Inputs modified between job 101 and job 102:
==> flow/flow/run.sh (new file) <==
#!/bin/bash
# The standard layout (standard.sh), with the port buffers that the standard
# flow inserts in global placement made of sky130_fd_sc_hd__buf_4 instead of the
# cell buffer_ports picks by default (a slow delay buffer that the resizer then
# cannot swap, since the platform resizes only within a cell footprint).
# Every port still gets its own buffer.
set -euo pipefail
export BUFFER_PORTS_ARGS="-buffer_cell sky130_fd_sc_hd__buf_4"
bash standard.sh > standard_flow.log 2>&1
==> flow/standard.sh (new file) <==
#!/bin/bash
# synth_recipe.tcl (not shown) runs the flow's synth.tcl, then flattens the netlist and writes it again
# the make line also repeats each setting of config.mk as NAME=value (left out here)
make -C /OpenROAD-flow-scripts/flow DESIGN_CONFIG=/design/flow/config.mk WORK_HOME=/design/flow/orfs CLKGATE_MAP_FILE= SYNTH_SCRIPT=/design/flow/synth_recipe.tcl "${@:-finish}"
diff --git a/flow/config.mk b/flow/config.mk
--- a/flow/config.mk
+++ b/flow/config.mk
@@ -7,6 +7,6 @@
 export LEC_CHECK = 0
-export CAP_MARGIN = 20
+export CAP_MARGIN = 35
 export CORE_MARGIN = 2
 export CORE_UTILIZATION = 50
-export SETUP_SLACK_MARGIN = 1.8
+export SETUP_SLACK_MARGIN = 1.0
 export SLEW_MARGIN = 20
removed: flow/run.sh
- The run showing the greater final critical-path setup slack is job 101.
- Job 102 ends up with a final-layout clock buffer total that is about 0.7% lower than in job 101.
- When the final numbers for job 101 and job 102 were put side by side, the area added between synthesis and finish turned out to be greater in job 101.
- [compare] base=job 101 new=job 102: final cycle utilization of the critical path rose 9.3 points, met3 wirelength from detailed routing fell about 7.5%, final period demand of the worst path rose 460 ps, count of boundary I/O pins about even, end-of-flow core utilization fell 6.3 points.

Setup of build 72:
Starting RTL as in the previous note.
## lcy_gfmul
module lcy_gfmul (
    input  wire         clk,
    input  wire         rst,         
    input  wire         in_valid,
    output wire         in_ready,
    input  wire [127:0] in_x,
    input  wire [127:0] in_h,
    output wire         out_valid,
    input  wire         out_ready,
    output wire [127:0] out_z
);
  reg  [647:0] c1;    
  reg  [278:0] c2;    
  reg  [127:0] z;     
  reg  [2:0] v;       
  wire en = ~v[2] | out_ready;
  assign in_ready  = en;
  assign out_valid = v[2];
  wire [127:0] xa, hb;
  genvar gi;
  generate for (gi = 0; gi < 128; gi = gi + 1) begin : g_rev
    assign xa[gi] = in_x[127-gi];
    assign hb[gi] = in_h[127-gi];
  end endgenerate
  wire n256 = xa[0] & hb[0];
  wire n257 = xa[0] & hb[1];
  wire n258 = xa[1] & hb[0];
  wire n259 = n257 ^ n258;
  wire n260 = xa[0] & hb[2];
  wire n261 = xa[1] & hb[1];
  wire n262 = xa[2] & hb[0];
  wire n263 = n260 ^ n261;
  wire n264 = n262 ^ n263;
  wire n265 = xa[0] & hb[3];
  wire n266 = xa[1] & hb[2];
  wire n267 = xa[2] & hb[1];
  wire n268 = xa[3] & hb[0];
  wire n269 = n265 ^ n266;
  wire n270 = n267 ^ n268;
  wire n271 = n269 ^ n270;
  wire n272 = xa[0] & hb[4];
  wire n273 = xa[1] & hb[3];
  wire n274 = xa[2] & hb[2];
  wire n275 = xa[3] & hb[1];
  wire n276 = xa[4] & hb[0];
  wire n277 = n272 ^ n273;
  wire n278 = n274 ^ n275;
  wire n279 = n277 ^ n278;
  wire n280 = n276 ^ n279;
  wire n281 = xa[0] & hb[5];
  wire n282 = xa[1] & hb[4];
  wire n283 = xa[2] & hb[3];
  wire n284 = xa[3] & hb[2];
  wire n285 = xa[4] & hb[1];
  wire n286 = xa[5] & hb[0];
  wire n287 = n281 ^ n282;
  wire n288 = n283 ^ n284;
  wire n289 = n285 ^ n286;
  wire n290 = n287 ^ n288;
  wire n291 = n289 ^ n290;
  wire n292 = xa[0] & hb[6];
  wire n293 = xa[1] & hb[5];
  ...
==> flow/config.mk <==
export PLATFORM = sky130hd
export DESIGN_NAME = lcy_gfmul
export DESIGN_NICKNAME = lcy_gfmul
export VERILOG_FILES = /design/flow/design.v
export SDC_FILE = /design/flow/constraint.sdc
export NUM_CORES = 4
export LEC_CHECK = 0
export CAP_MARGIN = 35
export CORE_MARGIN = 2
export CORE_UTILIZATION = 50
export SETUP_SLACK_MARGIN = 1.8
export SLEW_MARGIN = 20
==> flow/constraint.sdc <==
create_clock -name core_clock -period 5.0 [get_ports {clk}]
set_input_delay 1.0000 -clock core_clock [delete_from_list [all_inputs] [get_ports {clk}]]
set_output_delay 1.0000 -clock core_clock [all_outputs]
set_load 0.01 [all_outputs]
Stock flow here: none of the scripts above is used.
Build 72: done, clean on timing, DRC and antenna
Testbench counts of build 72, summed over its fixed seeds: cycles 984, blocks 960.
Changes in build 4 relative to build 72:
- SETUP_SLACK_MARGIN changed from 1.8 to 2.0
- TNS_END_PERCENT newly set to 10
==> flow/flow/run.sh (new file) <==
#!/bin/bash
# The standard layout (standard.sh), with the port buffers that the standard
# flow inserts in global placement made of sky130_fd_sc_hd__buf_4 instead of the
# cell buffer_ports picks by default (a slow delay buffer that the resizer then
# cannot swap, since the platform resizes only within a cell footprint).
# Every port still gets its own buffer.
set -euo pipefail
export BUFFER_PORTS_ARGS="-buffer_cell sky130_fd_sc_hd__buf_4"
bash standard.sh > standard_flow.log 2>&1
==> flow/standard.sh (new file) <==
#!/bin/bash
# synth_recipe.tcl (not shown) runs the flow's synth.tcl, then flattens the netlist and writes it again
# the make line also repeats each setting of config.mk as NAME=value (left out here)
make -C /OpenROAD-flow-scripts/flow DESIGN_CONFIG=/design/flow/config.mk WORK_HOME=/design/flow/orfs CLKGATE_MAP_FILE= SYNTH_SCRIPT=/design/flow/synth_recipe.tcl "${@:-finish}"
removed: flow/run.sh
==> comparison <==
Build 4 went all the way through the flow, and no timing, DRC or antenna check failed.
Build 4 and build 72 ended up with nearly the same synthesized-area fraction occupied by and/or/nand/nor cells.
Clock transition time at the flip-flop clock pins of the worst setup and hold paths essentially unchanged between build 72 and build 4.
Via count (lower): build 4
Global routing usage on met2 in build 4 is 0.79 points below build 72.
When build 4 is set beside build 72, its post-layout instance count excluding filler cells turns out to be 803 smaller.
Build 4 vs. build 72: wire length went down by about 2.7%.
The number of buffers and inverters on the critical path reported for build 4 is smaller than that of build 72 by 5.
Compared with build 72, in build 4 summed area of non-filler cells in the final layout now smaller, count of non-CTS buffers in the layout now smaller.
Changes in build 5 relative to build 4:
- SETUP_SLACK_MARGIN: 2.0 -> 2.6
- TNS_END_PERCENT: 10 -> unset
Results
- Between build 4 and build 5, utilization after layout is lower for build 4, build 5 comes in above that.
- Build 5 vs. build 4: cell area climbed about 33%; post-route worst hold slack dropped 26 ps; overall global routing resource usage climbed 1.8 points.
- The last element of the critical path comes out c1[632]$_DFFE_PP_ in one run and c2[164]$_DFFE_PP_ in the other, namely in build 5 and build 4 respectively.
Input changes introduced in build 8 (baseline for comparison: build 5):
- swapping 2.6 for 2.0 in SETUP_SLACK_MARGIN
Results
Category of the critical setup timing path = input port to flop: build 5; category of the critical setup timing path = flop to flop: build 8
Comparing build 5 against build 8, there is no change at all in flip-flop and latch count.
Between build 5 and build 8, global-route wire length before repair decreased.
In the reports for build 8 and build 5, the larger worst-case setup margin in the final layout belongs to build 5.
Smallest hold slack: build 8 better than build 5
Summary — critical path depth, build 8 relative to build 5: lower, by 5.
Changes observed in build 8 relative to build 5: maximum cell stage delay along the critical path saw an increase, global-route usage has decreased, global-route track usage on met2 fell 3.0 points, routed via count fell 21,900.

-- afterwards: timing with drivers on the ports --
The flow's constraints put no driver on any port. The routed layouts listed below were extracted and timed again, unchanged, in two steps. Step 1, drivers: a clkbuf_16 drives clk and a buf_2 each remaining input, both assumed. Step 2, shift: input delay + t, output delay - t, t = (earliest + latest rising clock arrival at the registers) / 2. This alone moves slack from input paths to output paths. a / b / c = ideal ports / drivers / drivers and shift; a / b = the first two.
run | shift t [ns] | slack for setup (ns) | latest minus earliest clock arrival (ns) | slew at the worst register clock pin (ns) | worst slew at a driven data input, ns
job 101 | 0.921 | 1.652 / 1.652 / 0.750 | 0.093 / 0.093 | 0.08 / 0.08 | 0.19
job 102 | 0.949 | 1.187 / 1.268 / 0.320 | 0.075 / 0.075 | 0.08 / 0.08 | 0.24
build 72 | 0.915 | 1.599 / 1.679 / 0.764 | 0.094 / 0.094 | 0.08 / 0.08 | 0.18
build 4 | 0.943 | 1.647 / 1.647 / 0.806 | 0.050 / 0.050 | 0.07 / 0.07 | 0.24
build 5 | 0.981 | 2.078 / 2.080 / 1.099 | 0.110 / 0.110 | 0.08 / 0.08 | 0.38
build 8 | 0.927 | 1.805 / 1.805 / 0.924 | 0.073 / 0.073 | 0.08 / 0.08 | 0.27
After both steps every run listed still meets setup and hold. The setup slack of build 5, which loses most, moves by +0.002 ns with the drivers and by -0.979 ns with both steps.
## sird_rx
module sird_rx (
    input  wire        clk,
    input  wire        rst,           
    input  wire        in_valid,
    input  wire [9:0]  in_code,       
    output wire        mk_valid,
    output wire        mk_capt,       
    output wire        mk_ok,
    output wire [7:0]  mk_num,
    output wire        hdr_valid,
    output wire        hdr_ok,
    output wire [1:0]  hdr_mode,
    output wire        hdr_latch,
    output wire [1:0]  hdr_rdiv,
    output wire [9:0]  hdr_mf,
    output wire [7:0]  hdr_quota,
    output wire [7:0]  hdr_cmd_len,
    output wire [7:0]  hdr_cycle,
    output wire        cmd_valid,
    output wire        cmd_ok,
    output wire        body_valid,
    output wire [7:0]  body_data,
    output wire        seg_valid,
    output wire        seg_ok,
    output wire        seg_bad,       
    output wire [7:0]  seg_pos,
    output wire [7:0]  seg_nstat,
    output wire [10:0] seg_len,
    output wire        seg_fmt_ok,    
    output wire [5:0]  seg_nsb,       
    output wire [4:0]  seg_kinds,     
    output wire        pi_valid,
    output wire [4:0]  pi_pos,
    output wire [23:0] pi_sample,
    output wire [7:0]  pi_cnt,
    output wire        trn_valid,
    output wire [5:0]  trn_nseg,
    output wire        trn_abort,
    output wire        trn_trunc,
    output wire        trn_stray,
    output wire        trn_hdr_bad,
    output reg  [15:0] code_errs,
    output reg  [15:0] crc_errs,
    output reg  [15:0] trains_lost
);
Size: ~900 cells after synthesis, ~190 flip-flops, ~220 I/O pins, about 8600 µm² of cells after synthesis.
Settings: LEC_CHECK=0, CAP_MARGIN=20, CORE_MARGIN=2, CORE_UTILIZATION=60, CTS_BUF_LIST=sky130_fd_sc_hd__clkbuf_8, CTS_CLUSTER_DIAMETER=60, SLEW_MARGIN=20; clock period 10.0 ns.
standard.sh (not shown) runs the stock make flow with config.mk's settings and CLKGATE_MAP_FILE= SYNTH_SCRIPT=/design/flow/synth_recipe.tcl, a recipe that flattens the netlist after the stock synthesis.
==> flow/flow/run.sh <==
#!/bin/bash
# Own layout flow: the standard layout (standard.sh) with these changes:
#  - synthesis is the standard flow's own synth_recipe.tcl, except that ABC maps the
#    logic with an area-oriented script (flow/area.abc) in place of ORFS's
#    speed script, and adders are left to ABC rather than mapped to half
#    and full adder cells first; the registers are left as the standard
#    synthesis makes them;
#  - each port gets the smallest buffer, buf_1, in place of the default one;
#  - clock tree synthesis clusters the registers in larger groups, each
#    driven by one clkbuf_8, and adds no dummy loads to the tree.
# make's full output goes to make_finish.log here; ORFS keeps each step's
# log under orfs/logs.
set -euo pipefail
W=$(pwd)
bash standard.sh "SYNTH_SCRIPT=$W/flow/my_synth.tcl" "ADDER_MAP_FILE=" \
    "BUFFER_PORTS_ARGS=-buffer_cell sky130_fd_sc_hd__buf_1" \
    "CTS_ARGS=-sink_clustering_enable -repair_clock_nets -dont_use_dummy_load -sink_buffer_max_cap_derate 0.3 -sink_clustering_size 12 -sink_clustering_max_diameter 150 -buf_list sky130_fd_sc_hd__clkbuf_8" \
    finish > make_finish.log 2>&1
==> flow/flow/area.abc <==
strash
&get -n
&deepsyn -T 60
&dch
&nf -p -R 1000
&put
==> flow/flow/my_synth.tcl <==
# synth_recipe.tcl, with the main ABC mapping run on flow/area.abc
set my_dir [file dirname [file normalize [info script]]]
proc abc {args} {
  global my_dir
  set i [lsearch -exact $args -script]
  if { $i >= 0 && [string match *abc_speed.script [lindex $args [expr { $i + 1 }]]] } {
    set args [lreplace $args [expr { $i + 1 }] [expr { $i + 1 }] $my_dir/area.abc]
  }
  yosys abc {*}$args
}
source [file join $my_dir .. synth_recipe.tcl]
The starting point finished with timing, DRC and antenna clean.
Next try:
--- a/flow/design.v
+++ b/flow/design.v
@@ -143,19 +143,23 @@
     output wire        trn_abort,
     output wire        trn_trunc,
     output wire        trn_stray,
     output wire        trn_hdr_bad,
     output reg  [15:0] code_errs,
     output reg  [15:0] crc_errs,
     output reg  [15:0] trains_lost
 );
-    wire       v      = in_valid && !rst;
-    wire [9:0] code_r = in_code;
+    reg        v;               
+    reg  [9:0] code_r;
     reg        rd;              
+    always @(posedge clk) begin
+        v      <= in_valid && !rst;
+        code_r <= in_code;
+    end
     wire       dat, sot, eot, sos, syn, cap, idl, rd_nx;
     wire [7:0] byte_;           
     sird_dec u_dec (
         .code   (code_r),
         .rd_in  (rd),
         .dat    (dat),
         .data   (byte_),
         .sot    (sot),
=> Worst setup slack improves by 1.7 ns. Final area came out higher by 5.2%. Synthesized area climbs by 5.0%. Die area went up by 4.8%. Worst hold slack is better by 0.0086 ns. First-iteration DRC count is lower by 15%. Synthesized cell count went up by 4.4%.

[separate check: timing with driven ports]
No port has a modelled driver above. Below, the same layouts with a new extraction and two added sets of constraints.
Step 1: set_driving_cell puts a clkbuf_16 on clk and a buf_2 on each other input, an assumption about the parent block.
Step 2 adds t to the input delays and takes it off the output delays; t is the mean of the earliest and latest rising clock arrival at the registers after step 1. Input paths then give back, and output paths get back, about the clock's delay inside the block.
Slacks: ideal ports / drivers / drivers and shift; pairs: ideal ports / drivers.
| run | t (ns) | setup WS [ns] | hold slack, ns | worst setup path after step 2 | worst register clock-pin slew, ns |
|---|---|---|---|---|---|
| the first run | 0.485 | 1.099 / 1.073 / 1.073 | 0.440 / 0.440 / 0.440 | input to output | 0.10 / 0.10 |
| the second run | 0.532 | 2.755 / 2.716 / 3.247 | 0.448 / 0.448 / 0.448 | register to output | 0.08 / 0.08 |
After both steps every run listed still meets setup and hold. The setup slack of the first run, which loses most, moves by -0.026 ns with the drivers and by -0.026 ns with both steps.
Background: an optimization exercise with open tools, aiming at small area, a short achievable clock period and few clock cycles. Do not read the settings as production practice. The RTL was checked by simulation tests, not by an equivalence proof against the original design. Power figures rest on the tool's default switching activity, not on a simulated workload.

==> flow/design.v (outline; a module is shown in full before it is edited, if it fits) <==
// module fj_xu: 406 lines
// module fj_abs: 6 lines
// module fj_oh: 34 lines
// module fj_mul: 13 lines
// module fj_dvstep: 18 lines
// module fj_e3: 45 lines
// module fj_pre: 73 lines
// module fj_e1x: 67 lines
// module fj_e2: 22 lines
// module fj_mul_tree: 2369 lines
module fj_xu (
    input  wire        clk,
    input  wire        rst,           
    input  wire        in_valid,
    output wire        in_ready,
    input  wire [31:0] in_insn,
    input  wire [31:0] in_va,
    input  wire [31:0] in_vb,
    output reg         out_valid,
    output reg         out_ill,       
    output reg         out_wr,        
    output reg  [31:0] out_value,     
    output wire [7:0]  out_flags      
);
  // ...
==> flow/flow/run.sh <==
#!/bin/bash
set -euo pipefail
bash standard.sh "BUFFER_PORTS_ARGS=-buffer_cell sky130_fd_sc_hd__buf_4" \
    SETUP_SLACK_MARGIN=14.6 finish > flow_standard.log 2>&1
==> flow/standard.sh <==
#!/bin/bash
# synth_recipe.tcl (not shown) runs the flow's synth.tcl, then flattens the netlist and writes it again
# the make line also repeats each setting of config.mk as NAME=value (left out here)
make -C /OpenROAD-flow-scripts/flow DESIGN_CONFIG=/design/flow/config.mk WORK_HOME=/design/flow/orfs CLKGATE_MAP_FILE= SYNTH_SCRIPT=/design/flow/synth_recipe.tcl "${@:-finish}"
==> flow/config.mk <==
export PLATFORM = sky130hd
export DESIGN_NAME = fj_xu
export DESIGN_NICKNAME = fj_xu
export VERILOG_FILES = /design/flow/design.v
export SDC_FILE = /design/flow/constraint.sdc
export NUM_CORES = 4
export LEC_CHECK = 0
export CAP_MARGIN = 20
export CORE_MARGIN = 2
export CORE_UTILIZATION = 60
export PLACE_DENSITY = 0.68
export SETUP_SLACK_MARGIN = 1.0
export SLEW_MARGIN = 20
export SYNTH_HIERARCHICAL = 1
==> flow/constraint.sdc <==
create_clock -name core_clock -period 20.0 [get_ports {clk}]
set_input_delay 4.0000 -clock core_clock [delete_from_list [all_inputs] [get_ports {clk}]]
set_output_delay 4.0000 -clock core_clock [all_outputs]
set_load 0.01 [all_outputs]
==> results.sh, run 1 <==
export IMPL_worst_ep_arrival_time_ns=6.05
export IMPL_grt_start_max_net_pins=121
export IMPL_power_share_switching_pct=50.8
export IMPL_antenna_found_initial=13
export IMPL_hold_path_depth=0
export IMPL_p_switching_mw=7.20
export IMPL_multi_input_area_share_pct=66.7
export IMPL_setup_ws_ns=14.54
export IMPL_finClkSkew_ns=0.0493
export IMPL_finalMaxSlewViolations=0
export IMPL_status="no timing/DRC/antenna violations"
export IMPL_gr_usage_met1_pct=56.2
export IMPL_routed_top_layer="met5"
export IMPL_sequentialPowerShare_pct=18.2
export IMPL_start_kind="input pin"
export IMPL_relSlewSlack_pct=15.5
export IMPL_final_fill_count=12000
export IMPL_dr_wl_met2_um=140000
export IMPL_ant_nets=0
export IMPL_syn2layout_area_growth_pct=7.51
export IMPL_clk_power_mw=1.92
export IMPL_power_density_mw_per_mm2=156
export IMPL_die_height_um=379
export IMPL_inv_count=730
export IMPL_final_cell_mix="1,193 x nand2_1, 757 x a21oi_1, 727 x dfxtp_1, 712 x inv_1, 693 x a22oi_1"
export IMPL_final_nonclk_buf_share_pct=4.10
export IMPL_wl_met3_um=41600
export IMPL_use_met3_pct=12.2
Testbench counts, summed over its fixed seeds: cycles 27,742.
==> run 2: changes to the inputs <==
==> flow/run.sh (new file) <==
#!/bin/bash
# synth_recipe.tcl (not shown) runs the flow's synth.tcl, then flattens the netlist and writes it again
# the make line also repeats each setting of config.mk as NAME=value (left out here)
make -C /OpenROAD-flow-scripts/flow DESIGN_CONFIG=/design/flow/config.mk WORK_HOME=/design/flow/orfs CLKGATE_MAP_FILE= SYNTH_SCRIPT=/design/flow/synth_recipe.tcl finish
removed: flow/flow/run.sh
removed: flow/standard.sh
==> run 2 against run 1 <==
  * Wire length fell by 1.8%
  * Critical path type unchanged
  * Sequential share of layout area rose by 0.43 points
  * Hold slack got worse by 0.032 ns
  * Setup slack got worse by 1.6 ns
  * Core utilization fell by 1.4 points
  * Fmax fell by 22%
==> results.sh, run 2 <==
export IMPL_cts_made_buffers=97
export IMPL_cts_resized=0
export IMPL_avgSynthCellArea_sq_um=8.20
export IMPL_yosysWarnings=9
export IMPL_ant_nets=0
export IMPL_critPathRequiredTime_ns=20.58
export IMPL_syn2layout_area_growth_pct=5.12
export IMPL_path_clk_slew_ns=0.06
export IMPL_io_pin_count=143
export IMPL_hpwlAfterDp_um=226000
export IMPL_vias_per_cell=6.88
export IMPL_start_kind="input pin"
export IMPL_clock_fmax_ghz=0.142
export IMPL_hold_path_depth=0
export IMPL_worst_slew_pin_slew_ns=1.26
export IMPL_critPathMaxStageDelay_ns=0.86
export IMPL_cts_sink_count=857
export IMPL_hold_viol_final=0
export IMPL_wl_per_cell_um=27.5
export IMPL_startpoint="in_insn[7]"
export IMPL_slowest_stage="nor3_2"
export IMPL_hold_buffers=0
export IMPL_grt_pass1_wl_um=482000
export IMPL_min_period_ns=7.02
export IMPL_top_regs="e_c: 64 flops, e_s: 64 flops"
export IMPL_finalMaxSlewViolations=0
export IMPL_postSynthCellCount=10300
export IMPL_utilization_pct=63.6
export IMPL_power_density_mw_per_mm2=155
export IMPL_grt_overflow=0
export IMPL_crit_type="in -> reg"
export IMPL_status="no timing/DRC/antenna violations"
export IMPL_final_nets=10800
export IMPL_final_cell_mix="1,196 x nand2_1, 770 x a21oi_1, 739 x dfxtp_1, 717 x inv_1, 693 x a22oi_1"
export IMPL_dr_pass1_iters=11
export IMPL_post_cts_buffers=0
export IMPL_max_vdd_ir_drop_mv=0.159
export IMPL_post_place_ws_ns=12.37
export IMPL_p_leak_nw=35.4
export IMPL_maxCapViolations=0
export IMPL_dpl_instance_area_sq_mm=0.0854
export IMPL_drcViolationCount=0
export IMPL_num_vias=81100
export IMPL_core_sq_mm=0.140
export IMPL_r2r_start="p_bvb"
export IMPL_routed_wl_um=324000
export IMPL_first_global_vias=78100
export IMPL_gp_congestion=1.02
export IMPL_relSlewSlack_pct=16.1
export IMPL_clk_latency_ns=0.74
export IMPL_setup_ws_ns=12.98
export IMPL_regArea_sq_mm=0.0180
export IMPL_die_height_um=379
export IMPL_cts_root_buf="clkbuf_16"
export IMPL_grtUsageTotal_pct=43.9
export IMPL_reg2reg_depth=16
export IMPL_htreeDepth=3
export IMPL_hp_start="f_ill"
export IMPL_timing_hold_ws_ns=0.294
export IMPL_layout_commonest_cell="nand2_1"
export IMPL_total_power_mw=13.7
export IMPL_post_route_period_util_pct=35.1
export IMPL_crit_chain="clkdlybuf4s50_1, nor4b_4, nand2_1, nor3_2, buf_4, a222oi_1, o41ai_1"
export IMPL_final_setup_viol_count=0
export IMPL_dieArea_sq_mm=0.144
export IMPL_endpoint_kind="flop"
export IMPL_die_x_um=379
export IMPL_drt_iter0_markers=10900
export IMPL_hp_class="reg -> reg"
export IMPL_drive_gt1_share_pct=6.72
export IMPL_fin_tns_setup_ns=0
export IMPL_multi_input_area_sq_mm=0.0597
export IMPL_port_buffers=139
export IMPL_place_inst=11600
export IMPL_start_util_pct=60.5
export IMPL_rsz0062_at_grt="false"
export IMPL_grt_start_max_net_pins=110
export IMPL_syn_area_sq_mm=0.0844
export IMPL_finClkSkew_ns=0.0541
export IMPL_final_fill_count=12300
export IMPL_critPathMaxFanout=24
export IMPL_clk_path_buf_depth=3
export IMPL_cts_tree="built"
export IMPL_worst_ep_arrival_time_ns=7.60
export IMPL_stdcell_count=11800
export IMPL_antenna_found_initial=13
export IMPL_rows=137
export IMPL_finalInstanceArea_sq_mm=0.0887
## run 2: cell types whose count changed in the layout (fill, tap and decap cells not counted), sizes merged, moves of 4 or more
cell           change
buf              -220
bufinv             -4
clkbuf             -7
clkdlybuf4s50    +137
clkinv             +4
clkinvlp          -11
nand2              -4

###

From the start of the data to the line that holds "Setup of build", retype each line exactly, with both ends included.

Inputs modified between job 101 and job 102:
==> flow/flow/run.sh (new file) <==
#!/bin/bash
# The standard layout (standard.sh), with the port buffers that the standard
# flow inserts in global placement made of sky130_fd_sc_hd__buf_4 instead of the
# cell buffer_ports picks by default (a slow delay buffer that the resizer then
# cannot swap, since the platform resizes only within a cell footprint).
# Every port still gets its own buffer.
set -euo pipefail
export BUFFER_PORTS_ARGS="-buffer_cell sky130_fd_sc_hd__buf_4"
bash standard.sh > standard_flow.log 2>&1
==> flow/standard.sh (new file) <==
#!/bin/bash
# synth_recipe.tcl (not shown) runs the flow's synth.tcl, then flattens the netlist and writes it again
# the make line also repeats each setting of config.mk as NAME=value (left out here)
make -C /OpenROAD-flow-scripts/flow DESIGN_CONFIG=/design/flow/config.mk WORK_HOME=/design/flow/orfs CLKGATE_MAP_FILE= SYNTH_SCRIPT=/design/flow/synth_recipe.tcl "${@:-finish}"
diff --git a/flow/config.mk b/flow/config.mk
--- a/flow/config.mk
+++ b/flow/config.mk
@@ -7,6 +7,6 @@
 export LEC_CHECK = 0
-export CAP_MARGIN = 20
+export CAP_MARGIN = 35
 export CORE_MARGIN = 2
 export CORE_UTILIZATION = 50
-export SETUP_SLACK_MARGIN = 1.8
+export SETUP_SLACK_MARGIN = 1.0
 export SLEW_MARGIN = 20
removed: flow/run.sh
- The run showing the greater final critical-path setup slack is job 101.
- Job 102 ends up with a final-layout clock buffer total that is about 0.7% lower than in job 101.
- When the final numbers for job 101 and job 102 were put side by side, the area added between synthesis and finish turned out to be greater in job 101.
- [compare] base=job 101 new=job 102: final cycle utilization of the critical path rose 9.3 points, met3 wirelength from detailed routing fell about 7.5%, final period demand of the worst path rose 460 ps, count of boundary I/O pins about even, end-of-flow core utilization fell 6.3 points.

Setup of build 72:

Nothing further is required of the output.